O Motorsport.com entende que a redução de duas motos para uma se aplicará apenas às sessões de treino, tanto na sexta-feira quanto no sábado. Os pilotos ainda terão acesso a duas máquinas durante as atividades de corrida, incluindo a corrida sprint de sábado e o grande prêmio de domingo.
Distinção em Relação ao World Superbike
Nesse aspecto, o formato proposto difere do atualmente utilizado no World Superbike e permitirá que a MotoGP mantenha suas características corridas de bandeira a bandeira, que não existem no campeonato baseado em produção.
É importante lembrar que a natureza dos protótipos da MotoGP torna operações como a troca de pneus consideravelmente mais complexas do que no WorldSBK, onde um tempo mínimo de intervenção é imposto sempre que as condições climáticas mudam e a direção de corrida ordena que todos os pilotos retornem aos boxes simultaneamente.
A Segunda Motocicleta e Suas Restrições
A segunda motocicleta, no entanto, não desaparecerá completamente. Em vez disso, ela ficará oculta de uso imediato e poderá ser movida para a frente da garagem e preparada para ação na pista somente após receber a aprovação de inspetores técnicos designados, que devem ser nomeados pela International Road-Racing Teams Association (IRTA).
O Motorsport.com entende que esse processo exigirá um certo tempo, tornando impossível, por exemplo, que um piloto que sofre uma queda grave e destrói sua moto durante a primeira sessão de treinos livres retorne à pista antes da próxima sessão programada.
Operações nos Boxes e Duração das Sessões
Essa mudança altamente visível será acompanhada por várias outras que podem passar despercebidas pelos espectadores, mas que terão um impacto significativo nas operações nos boxes.

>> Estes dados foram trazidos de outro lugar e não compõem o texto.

==> config.mk <==
export PLATFORM = sky130hd
export DESIGN_NAME = bounded_sequential_list_unit
export DESIGN_NICKNAME = d
export VERILOG_FILES = /design/src/bslu_pkg.sv /design/src/bslu_cell.sv /design/src/bounded_sequential_list_unit.sv
export SDC_FILE = /design/constraint.sdc
export NUM_CORES = 2
export LEC_CHECK = 0
export BUFFER_PORTS_ARGS = -buffer_cell sky130_fd_sc_hd__buf_2
export CORE_MARGIN = 3
export CORE_UTILIZATION = 45
export CTS_CLUSTER_SIZE = 16
export DETAILED_ROUTE_END_ITERATION = 10
export PLACE_DENSITY_LB_ADDON = 0.12
export SLEW_MARGIN = 20
export SYNTH_ARGS = -nofsm -noshare
export SYNTH_HDL_FRONTEND = slang
export SYNTH_HIERARCHICAL = 1
export SYNTH_SLANG_ARGS = --single-unit
==> constraint.sdc <==
create_clock -name clk -period 8.47 [get_ports clk]
set_input_delay 2.1175 -clock clk [delete_from_list [all_inputs] [get_ports clk]]
set_output_delay 2.1175 -clock clk [all_outputs]
set_load 0.03 [all_outputs]
## src/design/mspfr_pkg.sv

```systemverilog
// Shared types and constants for the MSP v1 frame receiver.
// Used by the controller, the datapath and the top level; depends on nothing.

package mspfr_pkg;

	localparam int MSP_DEPTH_MAX = 64;

	localparam logic [7:0] CH_DOLLAR = 8'h24;
	localparam logic [7:0] CH_M      = 8'h4D;
	localparam logic [7:0] CH_GT     = 8'h3E;

	typedef struct packed {
		logic load_size;
		logic load_cmd;
		logic body_xor;
		logic store;
		logic start_run;
		logic fetch;
		logic advance;
	} dp_cmd_t;

	typedef struct packed {
		logic size_ok;
		logic body_done;
		logic xor_ok;
		logic size_zero;
		logic run_last;
	} dp_status_t;

endpackage

```

## src/design/mspfr_datapath.sv

```systemverilog
// Datapath of the MSP v1 frame receiver: size, command, checksum, payload buffer and run index.
// Depends on mspfr_pkg; driven by mspfr_ctrl through command and status structs.

module mspfr_datapath #(
	parameter int PAYLOAD_DEPTH = mspfr_pkg::MSP_DEPTH_MAX
) (
	input  logic                   clk,
	input  logic                   arst_n,
	input  logic [7:0]             rx_byte,
	input  mspfr_pkg::dp_cmd_t     cmd,
	output mspfr_pkg::dp_status_t  status,
	output logic [7:0]             command,
	output logic [6:0]             payload_size,
	output logic [7:0]             data_byte,
	output logic [5:0]             byte_index,
	output logic                   empty_payload,
	output logic                   last
);
	import mspfr_pkg::*;

	localparam int ADDR_W = (PAYLOAD_DEPTH > 1) ? $clog2(PAYLOAD_DEPTH) : 1;

	logic [6:0] expected_size_q;
	logic [7:0] frame_command_q;
	logic [7:0] running_xor_q;
	logic [6:0] bytes_received_q;
	logic [5:0] run_idx_q;
	logic       empty_q;
	logic [7:0] rd_data_q;
	logic [7:0] store_q [PAYLOAD_DEPTH];

	always_ff @(posedge clk or negedge arst_n) begin
		if (!arst_n) begin
			expected_size_q  <= '0;
			frame_command_q  <= '0;
			running_xor_q    <= '0;
			bytes_received_q <= '0;
			run_idx_q        <= '0;
			empty_q          <= 1'b0;
		end else begin
			if (cmd.load_size) begin
				expected_size_q <= rx_byte[6:0];
				running_xor_q   <= rx_byte;
			end
			if (cmd.load_cmd) begin
				frame_command_q  <= rx_byte;
				running_xor_q    <= running_xor_q ^ rx_byte;
				bytes_received_q <= '0;
			end
			if (cmd.body_xor) begin
				running_xor_q <= running_xor_q ^ rx_byte;
			end
			if (cmd.store) begin
				bytes_received_q <= bytes_received_q + 7'd1;
			end
			if (cmd.start_run) begin
				run_idx_q <= '0;
				empty_q   <= (expected_size_q == 7'd0);
			end
			if (cmd.advance) begin
				run_idx_q <= run_idx_q + 6'd1;
			end
		end
	end

	always_ff @(posedge clk) begin
		if (cmd.store) begin
			store_q[bytes_received_q[ADDR_W-1:0]] <= rx_byte;
		end
		if (cmd.fetch) begin
			rd_data_q <= store_q[run_idx_q[ADDR_W-1:0]];
		end
	end

	always_comb begin
		status.size_ok   = ({1'b0, rx_byte} <= 9'(PAYLOAD_DEPTH));
		status.body_done = (bytes_received_q >= expected_size_q);
		status.xor_ok    = ((running_xor_q ^ rx_byte) == 8'd0);
		status.size_zero = (expected_size_q == 7'd0);
		status.run_last  = empty_q || (({1'b0, run_idx_q} + 7'd1) == expected_size_q);
	end

	assign command       = frame_command_q;
	assign payload_size  = expected_size_q;
	assign data_byte     = empty_q ? 8'd0 : rd_data_q;
	assign byte_index    = run_idx_q;
	assign empty_payload = empty_q;
	assign last          = status.run_last;

endmodule

```

## src/design/mspfr_ctrl.sv

```systemverilog
// Controller of the MSP v1 frame receiver: header parsing and result run sequencing.
// Depends on mspfr_pkg; commands mspfr_datapath and owns both handshakes.

module mspfr_ctrl (
	input  logic                   clk,
	input  logic                   arst_n,
	input  logic                   rx_valid,
	output logic                   rx_stall,
	input  logic [7:0]             rx_byte,
	output logic                   res_valid,
	input  logic                   res_stall,
	input  mspfr_pkg::dp_status_t  status,
	output mspfr_pkg::dp_cmd_t     cmd
);
	import mspfr_pkg::*;

	typedef enum logic [2:0] {
		ST_IDLE,
		ST_DOLLAR,
		ST_M,
		ST_ARROW,
		ST_SIZE,
		ST_BODY,
		ST_FETCH,
		ST_SHOW
	} state_t;

	state_t state_q;
	logic   rx_stall_q;
	logic   res_valid_q;
	logic   rx_take;
	logic   res_take;

	assign rx_take   = rx_valid && !rx_stall_q;
	assign res_take  = res_valid_q && !res_stall;
	assign rx_stall  = rx_stall_q;
	assign res_valid = res_valid_q;

	always_comb begin
		cmd = '0;
		unique case (state_q)
			ST_ARROW: cmd.load_size = rx_take && status.size_ok;
			ST_SIZE:  cmd.load_cmd  = rx_take;
			ST_BODY: begin
				cmd.body_xor  = rx_take;
				cmd.store     = rx_take && !status.body_done;
				cmd.start_run = rx_take && status.body_done && status.xor_ok;
			end
			ST_FETCH: cmd.fetch   = 1'b1;
			ST_SHOW:  cmd.advance = res_take && !status.run_last;
			default: ;
		endcase
	end

	always_ff @(posedge clk or negedge arst_n) begin
		if (!arst_n) begin
			state_q     <= ST_IDLE;
			rx_stall_q  <= 1'b0;
			res_valid_q <= 1'b0;
		end else begin
			unique case (state_q)
				ST_IDLE: if (rx_take) begin
					state_q <= (rx_byte == CH_DOLLAR) ? ST_DOLLAR : ST_IDLE;
				end
				ST_DOLLAR: if (rx_take) begin
					state_q <= (rx_byte == CH_M) ? ST_M : ST_IDLE;
				end
				ST_M: if (rx_take) begin
					state_q <= (rx_byte == CH_GT) ? ST_ARROW : ST_IDLE;
				end
				ST_ARROW: if (rx_take) begin
					state_q <= status.size_ok ? ST_SIZE : ST_IDLE;
				end
				ST_SIZE: if (rx_take) begin
					state_q <= ST_BODY;
				end
				ST_BODY: if (rx_take && status.body_done) begin
					if (!status.xor_ok) begin
						state_q <= ST_IDLE;
					end else if (status.size_zero) begin
						state_q     <= ST_SHOW;
						rx_stall_q  <= 1'b1;
						res_valid_q <= 1'b1;
					end else begin
						state_q    <= ST_FETCH;
						rx_stall_q <= 1'b1;
					end
				end
				ST_FETCH: begin
					state_q     <= ST_SHOW;
					res_valid_q <= 1'b1;
				end
				ST_SHOW: if (res_take) begin
					res_valid_q <= 1'b0;
					if (status.run_last) begin
						state_q    <= ST_IDLE;
						rx_stall_q <= 1'b0;
					end else begin
						state_q <= ST_FETCH;
					end
				end
				default: state_q <= ST_IDLE;
			endcase
		end
	end

endmodule

```

## src/design/msp_frame_receiver_unit.sv

```systemverilog
// Top level of the MSP v1 frame receiver: controller plus datapath.
// Depends on mspfr_pkg, mspfr_ctrl and mspfr_datapath.
//
//   channel   handshake             payload
//   rx        rx_valid / rx_stall   rx_byte
//   result    res_valid / res_stall command, payload_size, data_byte, byte_index,
//                                   empty_payload, last
//
// The rx side takes a byte when rx_valid is high and rx_stall low. A good frame stalls
// the rx side while its run is sent: each payload beat is read from the buffer and
// then presented; an empty frame presents one beat with no buffer read. The buffer is
// a memory of PAYLOAD_DEPTH bytes. Reset clears the parser state and takes effect at
// once; the buffer is not cleared. A stalled result beat holds its fields until taken.

module msp_frame_receiver_unit #(
	parameter int PAYLOAD_DEPTH = mspfr_pkg::MSP_DEPTH_MAX
) (
	input  logic       clk,
	input  logic       arst_n,
	input  logic       rx_valid,
	output logic       rx_stall,
	input  logic [7:0] rx_byte,
	output logic       res_valid,
	input  logic       res_stall,
	output logic [7:0] command,
	output logic [6:0] payload_size,
	output logic [7:0] data_byte,
	output logic [5:0] byte_index,
	output logic       empty_payload,
	output logic       last
);
	import mspfr_pkg::*;

	dp_cmd_t    cmd;
	dp_status_t status;

	mspfr_ctrl u_ctrl (
		.clk       (clk),
		.arst_n    (arst_n),
		.rx_valid  (rx_valid),
		.rx_stall  (rx_stall),
		.rx_byte   (rx_byte),
		.res_valid (res_valid),
		.res_stall (res_stall),
		.status    (status),
		.cmd       (cmd)
	);

	mspfr_datapath #(
		.PAYLOAD_DEPTH (PAYLOAD_DEPTH)
	) u_datapath (
		.clk           (clk),
		.arst_n        (arst_n),
		.rx_byte       (rx_byte),
		.cmd           (cmd),
		.status        (status),
		.command       (command),
		.payload_size  (payload_size),
		.data_byte     (data_byte),
		.byte_index    (byte_index),
		.empty_payload (empty_payload),
		.last          (last)
	);

endmodule

```
$ cat config.mk
export PLATFORM = sky130hd
export DESIGN_NAME = ps2_device_detect_sequencer
export DESIGN_NICKNAME = d
export VERILOG_FILES = /design/src/hdl/psdd_pkg.sv /design/src/hdl/ps2_device_detect_sequencer.sv /design/src/hdl/psdd_front.sv /design/src/hdl/psdd_queue.sv /design/src/hdl/psdd_seq.sv
export SDC_FILE = /design/constraint.sdc
export NUM_CORES = 1
export LEC_CHECK = 0
export ABC_AREA = 1
export BUFFER_PORTS_ARGS = -buffer_cell sky130_fd_sc_hd__buf_2
export CORE_MARGIN = 3
export CORE_UTILIZATION = 40
export CTS_BUF_LIST = sky130_fd_sc_hd__clkbuf_2 sky130_fd_sc_hd__clkbuf_4 sky130_fd_sc_hd__clkbuf_8
export DETAILED_ROUTE_END_ITERATION = 12
export PLACE_DENSITY = 0.64
export SYNTH_ARGS = -nofsm -noshare
export SYNTH_HDL_FRONTEND = slang
export SYNTH_SLANG_ARGS = --single-unit
$ cat constraint.sdc
create_clock -name clk_i -period 6.4 [get_ports clk_i]
set_input_delay 1.28 -clock clk_i [delete_from_list [all_inputs] [get_ports clk_i]]
set_output_delay 1.28 -clock clk_i [all_outputs]
set_load 0.02 [all_outputs]
$ cat src/hdl/psdd_pkg.sv
// Shared types and constants for the PS/2 device detect sequencer.
`timescale 1ns / 1ps
package psdd_pkg;

  typedef enum logic [1:0] {
    OP_START   = 2'd0,
    OP_BYTE    = 2'd1,
    OP_TICK    = 2'd2,
    OP_TX_FAIL = 2'd3
  } op_e;

  typedef enum logic [1:0] {
    KIND_SEND = 2'd0,
    KIND_DONE = 2'd1,
    KIND_PASS = 2'd2
  } kind_e;

  typedef enum logic [1:0] {
    ST_OK        = 2'd0,
    ST_TIMEOUT   = 2'd1,
    ST_BAD_RESET = 2'd2,
    ST_TX_ERROR  = 2'd3
  } stat_e;

  typedef enum logic [2:0] {
    PH_IDLE    = 3'd0,
    PH_RESET   = 3'd1,
    PH_DRAIN   = 3'd2,
    PH_DISABLE = 3'd3,
    PH_IDACK   = 3'd4,
    PH_IDBYTES = 3'd5,
    PH_ENABLE  = 3'd6
  } phase_e;

  localparam logic [2:0] CFG_TIMEOUT  = 3'd0;
  localparam logic [2:0] CFG_RESET    = 3'd1;
  localparam logic [2:0] CFG_DISABLE  = 3'd2;
  localparam logic [2:0] CFG_IDENTIFY = 3'd3;
  localparam logic [2:0] CFG_ENABLE   = 3'd4;

  localparam logic [7:0] RESP_ACK      = 8'hFA;
  localparam logic [7:0] RESP_SELFTEST = 8'hAA;
  localparam logic [7:0] ID_MOUSE_STD  = 8'h00;
  localparam logic [7:0] ID_MOUSE_WHL  = 8'h03;
  localparam logic [7:0] ID_MOUSE_5BTN = 8'h04;

  localparam int unsigned QueueDepth = 2;

  typedef struct packed {
    logic [15:0] timeout_ticks;
    logic [7:0]  reset_cmd;
    logic [7:0]  disable_cmd;
    logic [7:0]  identify_cmd;
    logic [7:0]  enable_cmd;
  } cfg_t;

  typedef struct packed {
    op_e        op;
    logic [7:0] data;
    logic       is_ack;
    logic       is_selftest;
    logic       is_mouse_id;
  } evt_t;

endpackage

Um exemplo é a redução planejada na duração das sessões de treino, uma medida que visa limitar o desgaste dos componentes do protótipo, todos os quais estão sujeitos a restrições de quilometragem.
Ao mesmo tempo, a MSMA também está buscando restringir as horas de trabalho para o pessoal das equipes, o que seria, efetivamente, o equivalente ao sistema de toque de recolher que tem sido utilizado na Fórmula 1 há muitos anos.
Sistema de Trabalho Designado
Paralelamente, continuam as discussões sobre a introdução de um sistema que permitiria que apenas técnicos e mecânicos especificamente designados trabalhassem nas motocicletas.
Com essas alterações, a MotoGP busca não apenas melhorar a competitividade e a segurança durante as corridas, mas também promover uma gestão mais eficiente e econômica das equipes e dos recursos disponíveis.